## Your task
Filter the records below for the word "points". Keep each line that has it.

## The records

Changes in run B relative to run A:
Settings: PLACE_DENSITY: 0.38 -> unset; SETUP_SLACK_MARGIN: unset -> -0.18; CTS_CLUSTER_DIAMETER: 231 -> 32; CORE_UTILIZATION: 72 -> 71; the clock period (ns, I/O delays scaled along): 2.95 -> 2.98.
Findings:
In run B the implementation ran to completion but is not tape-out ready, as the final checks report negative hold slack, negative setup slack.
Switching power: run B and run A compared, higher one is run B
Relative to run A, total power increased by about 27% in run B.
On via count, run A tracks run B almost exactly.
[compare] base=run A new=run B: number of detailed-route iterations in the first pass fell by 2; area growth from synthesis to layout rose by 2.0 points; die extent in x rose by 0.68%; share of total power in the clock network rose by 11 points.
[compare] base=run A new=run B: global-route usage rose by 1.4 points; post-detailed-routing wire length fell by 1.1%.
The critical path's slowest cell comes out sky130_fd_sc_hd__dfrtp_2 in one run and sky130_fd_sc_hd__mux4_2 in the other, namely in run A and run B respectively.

## Answer section
[compare] base=run A new=run B: number of detailed-route iterations in the first pass fell by 2; area growth from synthesis to layout rose by 2.0 points; die extent in x rose by 0.68%; share of total power in the clock network rose by 11 points.
[compare] base=run A new=run B: global-route usage rose by 1.4 points; post-detailed-routing wire length fell by 1.1%.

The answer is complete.